[Opening Data in this exercise section]

### src/pdp_if.sv
// field bundle between the sequencer and the byte packer
`timescale 1ns/1ns
interface pdp_if;
  import pdp_pkg::*;
  pdp_kind_e kind;
  pdp_video_s video;
  pdp_audio_s audio;
  pdp_hier_s hier;
  logic [31:0] fmtId;
  logic [3:0] extraCnt;
  logic [7:0] extraByte;
  logic [7:0] byteIdx;
  logic [7:0] curByte;
  logic [7:0] descLen;
  modport ctrl(output kind, video, audio, hier, fmtId, extraCnt, extraByte,
    byteIdx, input curByte, descLen);
  modport packer(input kind, video, audio, hier, fmtId, extraCnt, extraByte,
    byteIdx, output curByte, descLen);
endinterface

### src/pdp_byte_packer.sv
// selects the descriptor byte at a given index
`timescale 1ns/1ns
module pdp_byte_packer (
  pdp_if.packer bus
);
  import pdp_pkg::*;
  wire [7:0] payIdx = bus.byteIdx - HDR_BYTES;
  wire constrOut = bus.video.constrained | ~bus.video.legacyOnlyVideoFlag;
  wire [7:0] videoB0 = {bus.video.multiRate, bus.video.rateCode,
    bus.video.legacyOnlyVideoFlag, constrOut, bus.video.still};
  wire [7:0] videoB2 = {bus.video.chroma, bus.video.rateExt, RSV5};
  wire [7:0] videoPay = (payIdx == 8'h00) ? videoB0 :
    (payIdx == 8'h01) ? bus.video.profLevel : videoB2;
  wire [7:0] audioPay = {bus.audio.freeFormat, bus.audio.audioIdentityBit,
    bus.audio.layer, bus.audio.variableRate, RSV3};
  wire [7:0] hierBytes [4];
  assign hierBytes[0] = {RSV4, bus.hier.hierType};
  assign hierBytes[1] = {RSV2, bus.hier.layerIdx};
  assign hierBytes[2] = {RSV2, bus.hier.embedded};
  assign hierBytes[3] = {RSV2, bus.hier.channel};
  wire [7:0] fmtBytes [4];
  assign fmtBytes[0] = bus.fmtId[31:24];
  assign fmtBytes[1] = bus.fmtId[23:16];
  assign fmtBytes[2] = bus.fmtId[15:8];
  assign fmtBytes[3] = bus.fmtId[7:0];
  wire [7:0] regPay = (payIdx < LEN_REG_BASE) ? fmtBytes[payIdx[1:0]] :
    bus.extraByte;
  wire [7:0] videoLen = bus.video.legacyOnlyVideoFlag ? LEN_VIDEO_LONG :
    LEN_VIDEO_SHORT;
  assign bus.descLen = (bus.kind == PDP_VIDEO) ? videoLen :
    (bus.kind == PDP_AUDIO) ? LEN_AUDIO :
    (bus.kind == PDP_HIER) ? LEN_HIER :
    LEN_REG_BASE + {4'h0, bus.extraCnt};
  wire [7:0] payByte = (bus.kind == PDP_VIDEO) ? videoPay :
    (bus.kind == PDP_AUDIO) ? audioPay :
    (bus.kind == PDP_HIER) ? hierBytes[payIdx[1:0]] : regPay;
  assign bus.curByte = (bus.byteIdx == 8'h00) ? pdp_tag(bus.kind) :
    (bus.byteIdx == 8'h01) ? bus.descLen : payByte;
endmodule
==> src/timer_clock_mode_consts.svh <==
/*
 * constants for the timer clock, prescaler and mode block
 * assumes word-aligned byte offsets on a plain register port
 */
`ifndef TIMER_CLOCK_MODE_CONSTS_SVH
`define TIMER_CLOCK_MODE_CONSTS_SVH

// ----------------------------------------------------------------------------
// register offsets
// ----------------------------------------------------------------------------
`define OFS_COUNTER_ONE       8'h00
`define OFS_SECOND_COUNTER    8'h0C
`define OFS_PRESCALE_RATIO    8'h10
`define OFS_CLOCK_SELECT      8'h14
`define OFS_MODE_CONTROL      8'h18
`define OFS_PULSE_TRAIN       8'h24

// ----------------------------------------------------------------------------
// field positions and codes
// ----------------------------------------------------------------------------
`define CSEL1_LSB             0
`define CSEL2_LSB             3
`define MODE_LSB              0
`define PIN_A_EDGE_BIT        2
`define PIN_B_EDGE_BIT        3
`define UNIT_ENABLE_BIT       7
`define PT_START_BIT          0
`define PT_EXT_TRIG_BIT       1
`define CSEL_STOP             3'h0
`define CSEL_PRESCALED        3'h1
`define CSEL_PIN_B            3'h2
`define CSEL_ACCUMULATE       3'h3
`define PRESCALE_RESET        8'h00
`define CTRL_RESET            8'h00
`define ZERO_WORD             32'h0000_0000
`define COUNT_ONE             16'h0001
`define COUNT_ZERO            16'h0000
`define PRESCALE_ZERO         8'h00
`define PRESCALE_ONE          8'h01

`endif

==> src/timer_clock_mode_pkg.sv <==
/*
 * types for the timer clock, prescaler and mode block
 * assumes the constants header is included by the users
 */
package timer_clock_mode_pkg;

	// ------------------------------------------------------------------------
	// modes and prescaler states
	// ------------------------------------------------------------------------
	typedef enum logic [1:0] {
		MODE_PWM_PULSE_TRAIN = 2'h0,
		MODE_DUAL_CAPTURE    = 2'h1,
		MODE_DUAL_COUNTER    = 2'h2,
		MODE_TIMER_CAPTURE   = 2'h3
	} timer_mode_t;

	typedef enum logic [1:0] {
		PS_IDLE = 2'h1,
		PS_RUN  = 2'h2
	} prescale_state_t;

endpackage : timer_clock_mode_pkg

[Closing Data in this exercise section]

(Exercise directions):
The lines of the records that contain the string "extraByte" should be located and copied.

(Written answer):
  logic [7:0] extraByte;
  modport ctrl(output kind, video, audio, hier, fmtId, extraCnt, extraByte,
  modport packer(input kind, video, audio, hier, fmtId, extraCnt, extraByte,
    bus.extraByte;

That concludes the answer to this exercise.